Saved data entries
=== Section Start ===

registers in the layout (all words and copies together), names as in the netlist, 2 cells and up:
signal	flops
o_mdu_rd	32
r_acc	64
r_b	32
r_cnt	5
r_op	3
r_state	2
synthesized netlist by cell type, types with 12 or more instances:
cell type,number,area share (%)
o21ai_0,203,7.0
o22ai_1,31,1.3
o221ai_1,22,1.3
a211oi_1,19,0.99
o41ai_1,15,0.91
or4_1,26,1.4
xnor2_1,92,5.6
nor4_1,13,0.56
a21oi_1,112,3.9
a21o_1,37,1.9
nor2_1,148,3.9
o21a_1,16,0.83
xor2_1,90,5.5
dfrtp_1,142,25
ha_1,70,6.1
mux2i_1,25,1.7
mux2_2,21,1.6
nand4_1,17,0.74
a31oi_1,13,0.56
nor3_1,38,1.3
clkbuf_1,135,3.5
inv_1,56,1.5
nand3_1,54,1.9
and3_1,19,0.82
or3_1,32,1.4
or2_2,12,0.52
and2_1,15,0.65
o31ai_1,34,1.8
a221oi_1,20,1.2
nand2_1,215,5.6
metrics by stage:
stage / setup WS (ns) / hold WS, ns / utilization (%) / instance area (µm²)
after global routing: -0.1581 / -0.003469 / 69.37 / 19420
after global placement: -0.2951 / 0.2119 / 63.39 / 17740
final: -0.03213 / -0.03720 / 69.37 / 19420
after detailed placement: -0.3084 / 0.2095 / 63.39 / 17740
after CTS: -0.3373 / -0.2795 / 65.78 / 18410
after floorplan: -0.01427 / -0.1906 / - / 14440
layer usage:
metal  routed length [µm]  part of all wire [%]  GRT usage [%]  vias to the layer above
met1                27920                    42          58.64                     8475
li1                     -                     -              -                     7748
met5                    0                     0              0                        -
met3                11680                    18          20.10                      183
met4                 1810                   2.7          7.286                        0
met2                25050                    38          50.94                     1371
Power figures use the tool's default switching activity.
--- src/rtl/blake2b_result_reporter_if.sv ---
// ---------------------------------------------------------------------------
// blake2b_result_reporter_if
//   Bundles the hasher-result inputs and the outgoing byte stream of the
//   blake2b result reporter.
//
//   Signals
//     hash_in    hash word from the hasher
//     nonce_in   nonce belonging to hash_in
//     hash_valid hasher valid level (edge-detected inside the reporter)
//     target     difficulty target, sampled together with the hash
//     tx_data    frame byte towards the host
//     tx_valid   tx_data is valid
//     tx_ready   host accepts the byte
//
//   Stream handshake: a byte transfers on every rising clk edge where
//   tx_valid && tx_ready. Once tx_valid is high it stays high, and tx_data
//   stays stable, until that transfer happens.
//
//   Modports
//     master  the reporter: consumes hasher results, drives the byte stream
//     slave   the environment: drives hasher results, sinks the byte stream
// ---------------------------------------------------------------------------
interface blake2b_result_reporter_if #(
    parameter int HASH_W  = 128,
    parameter int NONCE_W = 6
);
    logic [HASH_W-1:0]  hash_in;
    logic [NONCE_W-1:0] nonce_in;
    logic               hash_valid;
    logic [HASH_W-1:0]  target;
    logic [7:0]         tx_data;
    logic               tx_valid;
    logic               tx_ready;

    modport master (
        input  hash_in,
        input  nonce_in,
        input  hash_valid,
        input  target,
        input  tx_ready,
        output tx_data,
        output tx_valid
    );

    modport slave (
        output hash_in,
        output nonce_in,
        output hash_valid,
        output target,
        output tx_ready,
        input  tx_data,
        input  tx_valid
    );
endinterface

--- src/rtl/blake2b_result_reporter.sv ---
// ---------------------------------------------------------------------------
// blake2b_result_reporter
//   Captures each new blake2b result on the rising edge of hash_valid,
//   compares the hash against a difficulty target and, on a hit, sends the
//   result to the host as a byte frame:
//     0xA5, {pad, nonce}, hash bytes MSB first, XOR checksum of bytes 1..N-2
//   Hits (frames fully sent), misses and lost results (overrun) are counted.
//
//   Ports
//     clk       system clock, everything on posedge
//     rst_n     asynchronous active-low reset
//     bus       master side of blake2b_result_reporter_if (results in,
//               byte stream out)
//     clr       synchronous clear of hit_cnt, miss_cnt and overrun
//     busy      high while comparing or sending
//     found     sticky, at least one hit since reset
//     overrun   sticky, a result edge arrived while busy and was dropped
//     hit_cnt   saturating count of frames fully sent
//     miss_cnt  saturating count of results with hash >= target
//     state_o   current FSM state (0 IDLE, 1 CMP, 2 SEND) for observation
// ---------------------------------------------------------------------------
module blake2b_result_reporter #(
    parameter int HASH_W  = 128,
    parameter int NONCE_W = 6,
    parameter int CNT_W   = 16
) (
    input  logic                      clk,
    input  logic                      rst_n,
    blake2b_result_reporter_if.master bus,
    input  logic                      clr,
    output logic                      busy,
    output logic                      found,
    output logic                      overrun,
    output logic [CNT_W-1:0]          hit_cnt,
    output logic [CNT_W-1:0]          miss_cnt,
    output logic [1:0]                state_o
);
    localparam int HB    = HASH_W / 8;
    localparam int N     = 3 + HB;
    localparam int IDX_W = $clog2(N);

    typedef enum logic [1:0] {
        IDLE = 2'd0,
        CMP  = 2'd1,
        SEND = 2'd2
    } state_t;

    state_t             state_q, state_d;
    logic               hash_valid_q;
    logic [HASH_W-1:0]  hash_q, hash_d;
    logic [NONCE_W-1:0] nonce_q, nonce_d;
    logic [HASH_W-1:0]  target_q, target_d;
    logic [IDX_W-1:0]   byte_idx_q, byte_idx_d;
    logic               found_q, found_d;
    logic               overrun_q, overrun_d;
    logic [CNT_W-1:0]   hit_q, hit_d;
    logic [CNT_W-1:0]   miss_q, miss_d;

    logic               rise;
    logic [7:0]         nonce_byte;
    logic [7:0]         checksum;
    logic [7:0]         hash_byte;
    logic [7:0]         frame_byte;
    int                 hb_idx;

    // hash_valid_q resets to 0, so a level already high at reset release
    // counts as a fresh result.
    assign rise = bus.hash_valid & ~hash_valid_q;

    // ------------------------------------------------------------------
    // Frame byte selection from the captured result
    // ------------------------------------------------------------------
    always_comb begin
        nonce_byte                = '0;
        nonce_byte[NONCE_W-1:0]   = nonce_q;

        checksum = nonce_byte;
        for (int i = 0; i < HB; i++) begin
            checksum = checksum ^ hash_q[HASH_W-1-8*i -: 8];
        end

        // Hash byte j (0 = most significant) sits at bit offset HASH_W-8-8*j.
        hb_idx = int'(byte_idx_q) - 2;
        if (hb_idx < 0 || hb_idx > HB - 1) begin
            hb_idx = 0;
        end
        hash_byte = 8'(hash_q >> (HASH_W - 8 - 8 * hb_idx));

        if (byte_idx_q == IDX_W'(0)) begin
            frame_byte = 8'hA5;
        end else if (byte_idx_q == IDX_W'(1)) begin
            frame_byte = nonce_byte;
        end else if (byte_idx_q == IDX_W'(N - 1)) begin
            frame_byte = checksum;
        end else begin
            frame_byte = hash_byte;
        end
    end

    // ------------------------------------------------------------------
    // Next-state logic
    // ------------------------------------------------------------------
    always_comb begin
        state_d    = state_q;
        hash_d     = hash_q;
        nonce_d    = nonce_q;
        target_d   = target_q;
        byte_idx_d = byte_idx_q;
        found_d    = found_q;
        overrun_d  = overrun_q;
        hit_d      = hit_q;
        miss_d     = miss_q;

        unique case (state_q)
            IDLE: begin
                if (rise) begin
                    hash_d   = bus.hash_in;
                    nonce_d  = bus.nonce_in;
                    target_d = bus.target;
                    state_d  = CMP;
                end
            end

            CMP: begin
                // A result arriving now is dropped; the captured one proceeds.
                if (rise) begin
                    overrun_d = 1'b1;
                end
                if (hash_q < target_q) begin
                    found_d    = 1'b1;
                    byte_idx_d = '0;
                    state_d    = SEND;
                end else begin
                    if (miss_q != '1) begin
                        miss_d = miss_q + CNT_W'(1);
                    end
                    state_d = IDLE;
                end
            end

            SEND: begin
                if (rise) begin
                    overrun_d = 1'b1;
                end
                // tx_valid is high throughout SEND, so tx_ready alone
                // completes the handshake.
                if (bus.tx_ready) begin
                    if (byte_idx_q == IDX_W'(N - 1)) begin
                        if (hit_q != '1) begin
                            hit_d = hit_q + CNT_W'(1);
                        end
                        byte_idx_d = '0;
                        state_d    = IDLE;
                    end else begin
                        byte_idx_d = byte_idx_q + IDX_W'(1);
                    end
                end
            end

            default: begin
                state_d = IDLE;
            end
        endcase

        // Clear overrides any increment or overrun set in the same cycle.
        if (clr) begin
            hit_d     = '0;
            miss_d    = '0;
            overrun_d = 1'b0;
        end
    end

    // ------------------------------------------------------------------
    // State registers
    // ------------------------------------------------------------------
    always_ff @(posedge clk or negedge rst_n) begin
        if (!rst_n) begin
            state_q      <= IDLE;
            hash_valid_q <= 1'b0;
            hash_q       <= '0;
            nonce_q      <= '0;
            target_q     <= '0;
            byte_idx_q   <= '0;
            found_q      <= 1'b0;
            overrun_q    <= 1'b0;
            hit_q        <= '0;
            miss_q       <= '0;
        end else begin
            state_q      <= state_d;
            hash_valid_q <= bus.hash_valid;
            hash_q       <= hash_d;
            nonce_q      <= nonce_d;
            target_q     <= target_d;
            byte_idx_q   <= byte_idx_d;
            found_q      <= found_d;
            overrun_q    <= overrun_d;
            hit_q        <= hit_d;
            miss_q       <= miss_d;
        end
    end

    // ------------------------------------------------------------------
    // Outputs. tx_valid follows the state register, so reset drops it
    // immediately and a partial frame is abandoned.
    // ------------------------------------------------------------------
    assign bus.tx_valid = (state_q == SEND);
    assign bus.tx_data  = (state_q == SEND) ? frame_byte : 8'h00;
    assign busy         = (state_q != IDLE);
    assign found        = found_q;
    assign overrun      = overrun_q;
    assign hit_cnt      = hit_q;
    assign miss_cnt     = miss_q;
    assign state_o      = state_q;

endmodule
--- src/flat_wrapper.sv ---
// flat-port wrapper written by rule: the top's interface ports become plain ports
module blake2b_result_reporter_flat 
#(
    parameter int HASH_W  = 128,
    parameter int NONCE_W = 6,
    parameter int CNT_W   = 16
)
  (clk, rst_n, clr, busy, found, overrun, hit_cnt, miss_cnt, state_o, bus_hash_in, bus_nonce_in, bus_hash_valid, bus_target, bus_tx_ready, bus_tx_data, bus_tx_valid);
  blake2b_result_reporter_if #(.HASH_W(HASH_W), .NONCE_W(NONCE_W)) bus_i ();
  input  logic clk;
  input  logic rst_n;
  input  logic clr;
  output logic busy;
  output logic found;
  output logic overrun;
  output logic [CNT_W-1:0] hit_cnt;
  output logic [CNT_W-1:0] miss_cnt;
  output logic [1:0] state_o;
  input wire logic [$bits(bus_i.hash_in)-1:0] bus_hash_in;
  input wire logic [$bits(bus_i.nonce_in)-1:0] bus_nonce_in;
  input wire logic [$bits(bus_i.hash_valid)-1:0] bus_hash_valid;
  input wire logic [$bits(bus_i.target)-1:0] bus_target;
  input wire logic [$bits(bus_i.tx_ready)-1:0] bus_tx_ready;
  output wire logic [$bits(bus_i.tx_data)-1:0] bus_tx_data;
  output wire logic [$bits(bus_i.tx_valid)-1:0] bus_tx_valid;
  assign bus_i.hash_in = bus_hash_in;
  assign bus_i.nonce_in = bus_nonce_in;
  assign bus_i.hash_valid = bus_hash_valid;
  assign bus_i.target = bus_target;
  assign bus_i.tx_ready = bus_tx_ready;
  assign bus_tx_data = bus_i.tx_data;
  assign bus_tx_valid = bus_i.tx_valid;
  blake2b_result_reporter #(.HASH_W(HASH_W), .NONCE_W(NONCE_W), .CNT_W(CNT_W)) u_core (.clk(clk), .rst_n(rst_n), .bus(bus_i), .clr(clr), .busy(busy), .found(found), .overrun(overrun), .hit_cnt(hit_cnt), .miss_cnt(miss_cnt), .state_o(state_o));
endmodule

=== Section End ===

-- What the task requires --
Find every line of the data that includes the string "after". Copy each of those lines.

-- Response box --
after global routing: -0.1581 / -0.003469 / 69.37 / 19420
after global placement: -0.2951 / 0.2119 / 63.39 / 17740
after detailed placement: -0.3084 / 0.2095 / 63.39 / 17740
after CTS: -0.3373 / -0.2795 / 65.78 / 18410
after floorplan: -0.01427 / -0.1906 / - / 14440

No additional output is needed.